_ABOUT THIS TASK_
Set down exactly the lines of the listing below, please, beginning with the first and ending with the line that holds "data register has".

Start of MATERIAL SHOWN

$ cat src/rtl/jtag_tap_core.sv
// jtag_tap_core
//   IEEE 1149.1 TAP core. It holds the 16-state TAP controller, the
//   instruction register and its decoder, the IDCODE and BYPASS data
//   registers, and NUM_UDR user data registers. Each user data register has
//   a parallel capture input, an update shadow output and an update strobe.
//   The core runs only on TCK.
//
// Ports
//   TCK               test clock, the only clock
//   TRST              asynchronous active-low reset
//   TMS, TDI          sampled on the TCK rising edge
//   TDO, tdo_en       registered on the TCK falling edge
//   tap_state         current TAP state encoding
//   tap_reset         high while in Test-Logic-Reset
//   ir_value          active instruction
//   udr_capture_in    parallel capture data, slice k belongs to UDRk
//   udr_update_out    update shadow registers, slice k belongs to UDRk
//   udr_update_strobe one-cycle pulse per UDR after Update-DR
module jtag_tap_core #(
  parameter int                  IR_WIDTH     = 4,
  parameter logic [31:0]         IDCODE_VALUE = 32'h1A2B3C4D,
  parameter logic [IR_WIDTH-1:0] IDCODE_OP    = IR_WIDTH'(1),
  parameter int                  NUM_UDR      = 2,
  parameter int                  UDR_WIDTH    = 32,
  parameter logic [IR_WIDTH-1:0] UDR_BASE     = IR_WIDTH'(8)
) (
  input  logic                           TCK,
  input  logic                           TRST,
  input  logic                           TMS,
  input  logic                           TDI,
  output logic                           TDO,
  output logic                           tdo_en,
  output logic [3:0]                     tap_state,
  output logic                           tap_reset,
  output logic [IR_WIDTH-1:0]            ir_value,
  input  logic [NUM_UDR*UDR_WIDTH-1:0]   udr_capture_in,
  output logic [NUM_UDR*UDR_WIDTH-1:0]   udr_update_out,
  output logic [NUM_UDR-1:0]             udr_update_strobe
);

  typedef enum logic [3:0] {
    EX2_DR   = 4'h0,
    EX1_DR   = 4'h1,
    SH_DR    = 4'h2,
    PAUSE_DR = 4'h3,
    SEL_IR   = 4'h4,
    UPD_DR   = 4'h5,
    CAP_DR   = 4'h6,
    SEL_DR   = 4'h7,
    EX2_IR   = 4'h8,
    EX1_IR   = 4'h9,
    SH_IR    = 4'hA,
    PAUSE_IR = 4'hB,
    RTI      = 4'hC,
    UPD_IR   = 4'hD,
    CAP_IR   = 4'hE,
    TLR      = 4'hF
  } tap_state_e;

  tap_state_e             state;
  tap_state_e             next_state;
  logic [IR_WIDTH-1:0]    ir_sr;
  logic [31:0]            idcode_sr;
  logic                   bypass_sr;
  logic [UDR_WIDTH-1:0]   udr_sr;
  logic [UDR_WIDTH-1:0]   udr_cap_data;
  logic [IR_WIDTH-1:0]    udr_offset;
  logic                   sel_idcode;
  logic                   sel_udr;
  logic [NUM_UDR-1:0]     udr_hit;
  logic                   dr_lsb;

  assign tap_state = state;
  assign tap_reset = (state == TLR);

  // TAP state register
  always_ff @(posedge TCK or negedge TRST) begin
    if (!TRST) begin
      state <= TLR;
    end else begin
      state <= next_state;
    end
  end

  // TAP next-state logic, driven by TMS only
  always_comb begin
    next_state = state;
    case (state)
      TLR:      next_state = TMS ? TLR      : RTI;
      RTI:      next_state = TMS ? SEL_DR   : RTI;
      SEL_DR:   next_state = TMS ? SEL_IR   : CAP_DR;
      CAP_DR:   next_state = TMS ? EX1_DR   : SH_DR;
      SH_DR:    next_state = TMS ? EX1_DR   : SH_DR;
      EX1_DR:   next_state = TMS ? UPD_DR   : PAUSE_DR;
      PAUSE_DR: next_state = TMS ? EX2_DR   : PAUSE_DR;
      EX2_DR:   next_state = TMS ? UPD_DR   : SH_DR;
      UPD_DR:   next_state = TMS ? SEL_DR   : RTI;
      SEL_IR:   next_state = TMS ? TLR      : CAP_IR;
      CAP_IR:   next_state = TMS ? EX1_IR   : SH_IR;
      SH_IR:    next_state = TMS ? EX1_IR   : SH_IR;
      EX1_IR:   next_state = TMS ? UPD_IR   : PAUSE_IR;
      PAUSE_IR: next_state = TMS ? EX2_IR   : PAUSE_IR;
      EX2_IR:   next_state = TMS ? UPD_IR   : SH_IR;
      UPD_IR:   next_state = TMS ? SEL_DR   : RTI;
      default:  next_state = TLR;
    endcase
  end

  // IDCODE wins if its opcode ever overlaps the UDR range; anything that is
  // neither IDCODE nor a UDR opcode falls through to BYPASS.
  assign udr_offset = ir_value - UDR_BASE;
  assign sel_idcode = (ir_value == IDCODE_OP);
  assign sel_udr    = !sel_idcode && (ir_value >= UDR_BASE) &&
                      (udr_offset < IR_WIDTH'(NUM_UDR));

  always_comb begin
    udr_hit = '0;
    for (int k = 0; k < NUM_UDR; k++) begin
      udr_hit[k] = sel_udr && (udr_offset == IR_WIDTH'(k));
    end
  end

  always_comb begin
    udr_cap_data = '0;
    for (int k = 0; k < NUM_UDR; k++) begin
      if (udr_hit[k]) begin
        udr_cap_data = udr_capture_in[k*UDR_WIDTH +: UDR_WIDTH];
      end
    end
  end

  // Instruction path. ir_value is reloaded with IDCODE on the edge that
  // enters Test-Logic-Reset, so it is valid as soon as tap_reset rises.
  always_ff @(posedge TCK or negedge TRST) begin
    if (!TRST) begin
      ir_sr    <= '0;
      ir_value <= IDCODE_OP;
    end else begin
      if (state == CAP_IR) begin
        ir_sr <= IR_WIDTH'(1);
      end else if (state == SH_IR) begin
        ir_sr <= {TDI, ir_sr[IR_WIDTH-1:1]};
      end
      if (next_state == TLR) begin
        ir_value <= IDCODE_OP;
      end else if (state == UPD_IR) begin
        ir_value <= ir_sr;
      end
    end
  end

  // Data registers. All UDRs share one shift register because only one
  // can be selected during a scan, and every scan passes Capture-DR first.
  always_ff @(posedge TCK or negedge TRST) begin
    if (!TRST) begin
      idcode_sr <= '0;
      bypass_sr <= 1'b0;
      udr_sr    <= '0;
    end else if (state == CAP_DR) begin
      if (sel_idcode) begin
        idcode_sr <= IDCODE_VALUE;
      end else if (sel_udr) begin
        udr_sr <= udr_cap_data;
      end else begin
        bypass_sr <= 1'b0;
      end
    end else if (state == SH_DR) begin
      if (sel_idcode) begin
        idcode_sr <= {TDI, idcode_sr[31:1]};
      end else if (sel_udr) begin
        udr_sr <= {TDI, udr_sr[UDR_WIDTH-1:1]};
      end else begin
        bypass_sr <= TDI;
      end
    end
  end

  // UDR update happens on the edge leaving Update-DR; the strobe is raised
  // by the same edge so it covers exactly the following TCK cycle.
  always_ff @(posedge TCK or negedge TRST) begin
    if (!TRST) begin
      udr_update_out    <= '0;
      udr_update_strobe <= '0;
    end else begin
      udr_update_strobe <= '0;
      if (state == UPD_DR) begin
        for (int k = 0; k < NUM_UDR; k++) begin
          if (udr_hit[k]) begin
            udr_update_out[k*UDR_WIDTH +: UDR_WIDTH] <= udr_sr;
            udr_update_strobe[k]                     <= 1'b1;
          end
        end
      end
    end
  end

  assign dr_lsb = sel_idcode ? idcode_sr[0] :
                  sel_udr    ? udr_sr[0]    : bypass_sr;

  // TDO changes on the falling edge so it is stable at the next rising edge
  always_ff @(negedge TCK or negedge TRST) begin
    if (!TRST) begin
      TDO    <= 1'b0;
      tdo_en <= 1'b0;
    end else begin
      TDO    <= 1'b0;
      tdo_en <= 1'b0;
      if (state == SH_IR) begin
        TDO    <= ir_sr[0];
        tdo_en <= 1'b1;
      end else if (state == SH_DR) begin
        TDO    <= dr_lsb;
        tdo_en <= 1'b1;
      end
    end
  end

endmodule

$ cat config.mk
export PLATFORM = sky130hd
export DESIGN_NAME = jtag_tap_core
export DESIGN_NICKNAME = d
export VERILOG_FILES = /design/src/rtl/jtag_tap_core.sv
export SDC_FILE = /design/constraint.sdc
export NUM_CORES = 1
export LEC_CHECK = 0
export BUFFER_PORTS_ARGS = -buffer_cell sky130_fd_sc_hd__buf_4
export CAP_MARGIN = 20
export CORE_MARGIN = 2
export CORE_UTILIZATION = 54
export DETAILED_ROUTE_END_ITERATION = 8
export PLACE_DENSITY = 0.88
export RECOVER_POWER = 50
export SLEW_MARGIN = 20
export SYNTH_ARGS = -nofsm -noshare
export SYNTH_HDL_FRONTEND = slang
export SYNTH_SLANG_ARGS = --single-unit
$ cat constraint.sdc
create_clock -name TCK -period 2.2 [get_ports TCK]
set_input_delay 0.11 -clock TCK [delete_from_list [all_inputs] [get_ports TCK]]
set_output_delay 0.11 -clock TCK [all_outputs]
set_load 0.005 [all_outputs]
==> results.ini, run 1 <==
[status]
run_status = finished, violations left
violations = setup timing

[clock_network]
worst_setup_hold_path_clk_slew_ns = 0.06
clk_path_buf_depth = 2
cts_tree = yes
cts_htree_levels = 4
clock_sink_count = 145
clock-root-buffer = clkbuf_16
later_pin_clock_latency_in_the_skew_report_ns = 0.42
tritoncts.num_buffers = 17

[cells_and_area]
filler_cell_count = 784
layout.core_utilization_pct = 70.6
design.final.nets = 733
area_delta_synth_final_pct = 28.7
fin_area_um2 = 8450
fraction_of_layout_instances_using_a_drive_strength_above_1_pct = 46.3
num_antenna_cells = 0

[synth]
synth.cell_area_um2 = 6560
netlist_top_cells_count = 138 x dfrtp_1, 85 x mux2_2, 61 x nor2_1, 50 x mux2i_1, 36 x a21oi_1
synth_seq_area_share_pct = 55.4
syn_inst = 510
post_synth_num_cell_types = 40
synth_largest_type_area_fraction_pct = 52.6
synth_async_sr_flop_share_pct = 100
synth_top_cells_by_area = dfrtp_1 53%, mux2_2 15%, mux2i_1 7.6%
synthDominantAreaCellType = dfrtp_1
synth-seq-cells = 145
syn_nets = 578
number_of_flops_mapped_to_enable_cells_by_yosys = 0
yosys_warnings = 0
ys.flop_type = dfrtp_1
syn_area_per_cell_um2 = 12.9
library_cell_with_the_highest_instance_count_after_synthesis = dfrtp_1

[route]
drt_pre_antenna_iters = 4
wl_per_cell_um = 18.0
ant_nets = 0
drt-vias-per-instance = 5.47
dr_total_vias = 4511
drcViolationCount = 0
drt-total-wl_um = 14900
drt_iter0_drc = 275

[place]
io_buffer_count = 144
dp.final_hpwl_um = 9630
gp_routability_congestion = 0.844
dpl_cell_area_um2 = 7860

[floorplanning]
placement_rows = 40
core_area_um2 = 12000
design.die.area_um2 = 13100
die_y_um = 114
starting_density_of_the_core_pct = 54.9
dieWidth_um = 114
pin_count = 145

[worst_setup_path]
worst-endpoint-arrival_ns = 1.61
critical_path.endpoint_type = flip-flop
cp_data_required_time_ns = 1.33
timing.setup.critical_path_class = flip-flop to flip-flop
critPathMaxFanout = 2
worst_setup_sp_type = flip-flop

[global_routing]
grt_max_degree = 137
antenna_found_initial = 0
first_global_vias = 4692
globalRouteOverflowTotal = 0
grt_pass1_wl_um = 23600
grt.total_usage_pct = 23.6

[sta]
worstMarginPinSlew_ns = 1.18
finalSetupViolCount = 1
hold-worst-slack_ns = 0.140
post-route-worst-setup-slack_ns = -0.274
final.setup_skew_ns = 0.0261
setup_tns_ns = -0.274
timing.slew.headroom_pct = 21.3
rsz_0062_raised_after_global_routing = yes
timing_hold_violations_final = 0
slew_viols_final = 0

[pwr]
maximum_vdd_drop_uv = 651
power_density_nw_per_um2 = 1340
power.total_uw = 11300
static_leakage_uw = 0.00442

[run]
cap_viol_max_count = 0

[min_path]
holdCritPathClass = primary input to flip-flop

-- sequential cells by signal, indices dropped and copies added, names as in the netlist --
signal and cells:
ir_sr 4, ir_value 4, tdo_en 1, bypass_sr 1, tap_state 4, udr_sr 32
TDO 1, idcode_sr 32, udr_update_strobe 2, udr_update_out 64
-- cell type report --
class                      instances  area [µm²]  area share, %
clock buffer                      20         447           5.29
clock inverter                    12         158           1.87
inverter                          22        82.6          0.978
multi-input combinational        311        2660           31.4
sequential                       145        3630           43.0
tap                              147         184           2.18
timing repair buffer             168        1290           15.2
-- cells in the final DEF, fill, tap and decap left out, types with 2 or more instances in the layout --
master,synthesis,routed
dfrtp_1,138,138
buf_4,3,93
mux2_2,85,85
nor2_1,61,61
clkbuf_4,0,57
mux2i_1,50,50
a21oi_1,36,35
mux2_4,29,29
inv_1,22,22
clkbuf_16,0,17
clkbuf_1,9,12
nor2b_1,10,10
nand2_1,9,9
o21ai_0,7,6
dfstp_2,5,5
buf_12,3,4
bufinv_16,0,3
clkinvlp_4,0,3
dfrtn_1,2,2
or4b_4,0,2
nand3_1,2,2
nand4b_1,2,2
clkinv_4,0,2
clkinv_2,0,2
inv_6,0,2
dlygate4sd3_1,0,2
buf_6,2,2
-- critical path: stages (launching register included) --
cell and delay, ns:
dfstp_2 0.53, or4b_4 0.46, a21oi_2 0.14, o21ai_1 0.07
-- where the power goes --
| group | internal [µW] | switching, µW | leakage (µW) | total, µW |
|---|---|---|---|---|
| Combinational | 2140 | 1890 | 0.00224 | 4030 |
| Sequential | 3670 | 715 | 0.00190 | 4390 |
| Clock | 1820 | 1100 | 0.000287 | 2920 |
-- cells by family (layout without fill, tap and decap cells) --
kind of cell,count (synthesis),in the layout,synth area share [%]
and+or+nand+nor,96,96,6.94
muxes,165,165,29.0
AOI/OAI and AO/OA,50,50,4.19
DFF,145,145,55.4
buffers and inverters,54,222,4.46
-- timing repair --
item,4_1_cts,5_1_grt
gates resized for setup,2,1
hold buffers,2,0
hold endpoints to repair,143,0
pin swaps,1,0
setup endpoints to repair,1,32
setup buffers,0,0
-- metrics by stage --
step	setup slack [ns]	cells
final	-0.274	825
after global placement	-0.300	791
after CTS	-0.266	825
after detailed placement	-0.341	791
after global routing	-0.289	825
after floorplan	-0.384	510
-- layer usage --
layer	vias up	GRT usage, %	share of wire (%)
met5	-	0	0
met4	0	8.86	2.3
met3	31	6.35	5.0
met2	181	41.2	51
met1	2227	28.0	42
li1	2072	-	-
-- final timing paths --
check / startpoint / end / slack, ns / cells past startpoint
hold / removal: udr_capture_in[59] / udr_sr[27] / 0.14 / 4
setup reg to reg: ir_value[0] / TDO / -0.27 / 3
hold reg to reg: idcode_sr[30] / idcode_sr[30] / 0.50 / 1
setup / recovery: ir_value[0] / TDO / -0.27 / 3
max in group asynchronous: TRST / udr_sr[3] / 0.28 / 3
min in group asynchronous: TRST / ir_value[3] / 0.31 / 2
No activity file was read; power rests on OpenSTA's default activity.
==> run 2, diff against run 1 <==
ABC_AREA = 1   (was default)
PLACE_DENSITY = 0.89   (was 0.88)
==> run 2 against run 1 <==
The run still ends with setup timing left; sequential cell count is the same; sequential power grew 2%; critical path type unchanged; non-clock buffer count grew 7; largest power group unchanged; die area shrank 2.4%; power grew 1.0%; combinational power grew 2%; synthesized cell count grew 42%; clock power shrank 2%; critical endpoint unchanged; largest cell class unchanged.
==> results.ini, run 2 <==
[synth]
syn_area_per_cell_um2 = 8.85  ; -31%
synth_largest_type_area_fraction_pct = 54.0  ; +1.4 points
library_cell_with_the_highest_instance_count_after_synthesis = nand2_1
post_synth_num_cell_types = 27  ; -33%
syn_nets = 791  ; +37%
synth_seq_area_share_pct = 56.8  ; +1.4 points
ys.flop_type = dfrtp_1
synth_async_sr_flop_share_pct = 100  ; unchanged
yosys_warnings = 0  ; unchanged
synthDominantAreaCellType = dfrtp_1
synth.cell_area_um2 = 6400  ; -2.5%
netlist_top_cells_count = 215 x nand2_1, 138 x dfrtp_1, 71 x o21ai_1, 62 x inv_1, 58 x nand3_1
synth-seq-cells = 145  ; unchanged
number_of_flops_mapped_to_enable_cells_by_yosys = 0  ; unchanged
syn_inst = 723  ; +42%
synth_top_cells_by_area = dfrtp_1 54%, nand2_1 13%, o21ai_1 5.6%

[global_routing]
antenna_found_initial = 0  ; unchanged
globalRouteOverflowTotal = 0  ; unchanged
first_global_vias = 5339  ; +14%
grt.total_usage_pct = 25.4  ; +1.8 points
grt_pass1_wl_um = 25800  ; +9.0%
grt_max_degree = 132  ; -3.6%

[route]
wl_per_cell_um = 15.3  ; -15%
ant_nets = 0  ; unchanged
drt_iter0_drc = 634  ; +130%
drt_pre_antenna_iters = 5  ; +1
drcViolationCount = 0  ; unchanged
dr_total_vias = 5555  ; +23%
drt-vias-per-instance = 5.38  ; -1.7%
drt-total-wl_um = 15800  ; +6.4%

[cells_and_area]
final_common_cell = nand2_1
registers.top_by_ff_count = udr_update_out
largest_register_ff_count = 64  ; unchanged
layout_common_cells = 214 x nand2_1, 138 x dfrtp_1, 99 x buf_4, 73 x o21ai_1, 60 x inv_1
num_antenna_cells = 0  ; unchanged
fraction_of_layout_instances_using_a_drive_strength_above_1_pct = 25.1  ; -21 points
area_delta_synth_final_pct = 28.5
design.final.nets = 945  ; +29%
reg.largest.list = udr_update_out: 64 flops, idcode_sr: 32 flops, udr_sr: 32 flops
fin_area_um2 = 8220  ; -2.7%

[clock_network]
clock-root-buffer = clkbuf_16
cts_htree_levels = 4  ; unchanged
cts_tree = yes
later_pin_clock_latency_in_the_skew_report_ns = 0.41  ; about the same
tritoncts.num_buffers = 17  ; unchanged
worst_setup_hold_path_clk_slew_ns = 0.06  ; about the same
clock_sink_count = 145  ; unchanged
clk_path_buf_depth = 2  ; unchanged

[worst_setup_path]
reg2reg_depth = 7  ; +4
cp_data_required_time_ns = 1.34  ; about the same
timing.setup.critical_path_class = flip-flop to flip-flop
crit-reg2reg-launch = ir_value[3]
critical_path.endpoint_type = flip-flop
worst_setup_sp_type = flip-flop
rrSetupSlack_ns = -0.06  ; +0.21 ns
critPathMaxFanout = 3  ; +1
worst-endpoint-arrival_ns = 1.40  ; -0.21 ns
r2r_end = TDO

[pwr]
power_density_nw_per_um2 = 1390  ; +3.8%
maximum_vdd_drop_uv = 857  ; +32%
static_leakage_uw = 0.00399  ; -9.7%

[sta]
timing_hold_violations_final = 0  ; unchanged
timing.slew.headroom_pct = 34.4  ; +13 points
finalSetupViolCount = 1  ; unchanged
rsz_0062_raised_after_global_routing = yes
final.setup_skew_ns = 0.0211  ; -0.00498 ns
hold-worst-slack_ns = 0.0687  ; -0.0717 ns
slew_viols_final = 0  ; unchanged
post-route-worst-setup-slack_ns = -0.0621  ; +0.212 ns
worstMarginPinSlew_ns = 0.984  ; -0.196 ns

[floorplanning]
dieWidth_um = 113  ; -1.2%
core_area_um2 = 11500  ; -4.1%
starting_density_of_the_core_pct = 55.8  ; +0.92 points
design.die.area_um2 = 12700  ; -2.4%
die_y_um = 113  ; -1.2%
pin_count = 145  ; unchanged
placement_rows = 39  ; -2.5%

[min_path]
whs_endpoint = udr_sr[7]
whs_path_depth = 5  ; +1
holdCritPathClass = primary input to flip-flop
hold_path.startpoint = udr_capture_in[7]

[place]
dpl_cell_area_um2 = 7610  ; -3.2%
gp_routability_congestion = 0.877  ; +3.8%
dp.final_hpwl_um = 10300  ; +7.1%
io_buffer_count = 144  ; unchanged

[status]
run_status = finished, violations left
violations = setup timing

[run]
cap_viol_max_count = 0  ; unchanged

-- run 2: cells by family (layout without fill, tap and decap cells) --
kind of cell / count (synthesis) / after routing / synth area share, %
AOI/OAI and AO/OA: 161 / 161 / 14.4
DFF: 145 / 145 / 56.8
and+or+nand+nor: 307 / 307 / 19.9
buffers and inverters: 110 / 277 / 8.88
-- run 2: power breakdown --
group / leakage [µW] / internal (µW) / switching [µW]
logic: 0.00184 / 1750 / 2380
registers: 0.00188 / 3810 / 665
clock network: 0.000277 / 1710 / 1140
total: 0.00399 / 7270 / 4180
-- run 2: how the worst max path moves through the flow --
| stage | startpoint | to | slack [ns] | depth (start not counted) |
|---|---|---|---|---|
| detailed placement | ir_value[2] | TDO | -0.05 | 8 |
| global placement | ir_value[2] | TDO | 0.02 | 8 |
| CTS | ir_value[2] | TDO | -0.05 | 8 |
| finish | ir_value[3] | TDO | -0.06 | 7 |
| floorplan | ir_value[0] | TDO | 0.003 | 5 |
| global route | ir_value[2] | TDO | -0.14 | 8 |
-- run 2: worst max-delay path, cell delays in order, from the launching register on --
cell,delay (ns)
dfrtp_1,0.45
nand3_4,0.14
buf_6,0.10
o21ai_2,0.05
nand2_1,0.06
o21ai_1,0.07
nand3_1,0.07
o21ai_1,0.06
-- run 2: final cells by class --
type / instances / area (µm²)
repair buffers: 175 / 1320
fillers: 815 / 3250
clock buffers: 18 / 439
well taps: 143 / 179
multi-input cells: 468 / 2230
clock inverters: 14 / 158
inverters: 70 / 265
flip-flops and latches: 145 / 3630
-- run 2: repair_timing --
action / in CTS / in global routing
hold endpoints to repair: 144 / 0
setup endpoints to repair: 1 / 2
pin swaps: 3 / 1
cloned: 0 / 0
buffers inserted: 3 / 2
gates resized for setup: 6 / 3
hold buffers: 3 / 0
-- run 2: routing by layer --
| layer | vias to the layer above | wire [µm] | track usage (%) |
|---|---|---|---|
| met3 | 25 | 885 | 5.89 |
| met5 | - | 0 | 0 |
| li1 | 2665 | - | - |
| met2 | 214 | 7880 | 42.3 |
| met1 | 2651 | 6780 | 33.8 |
| met4 | 0 | 250 | 7.24 |
-- run 2: through the flow --
stage,total power (µW),util (%),cells,setup slack [ns],setup TNS (ns)
after floorplan,6630,-,723,0.00289,0
after global placement,8360,66.4,993,0.0175,0
final,11500,71.7,1033,-0.0621,-0.0621
after global routing,12200,71.7,1033,-0.136,-0.177
after detailed placement,8540,66.4,993,-0.0497,-0.0497
after CTS,11500,72.1,1031,-0.0462,-0.0462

End of MATERIAL SHOWN

_RESULT_
$ cat src/rtl/jtag_tap_core.sv
// jtag_tap_core
//   IEEE 1149.1 TAP core. It holds the 16-state TAP controller, the
//   instruction register and its decoder, the IDCODE and BYPASS data
//   registers, and NUM_UDR user data registers. Each user data register has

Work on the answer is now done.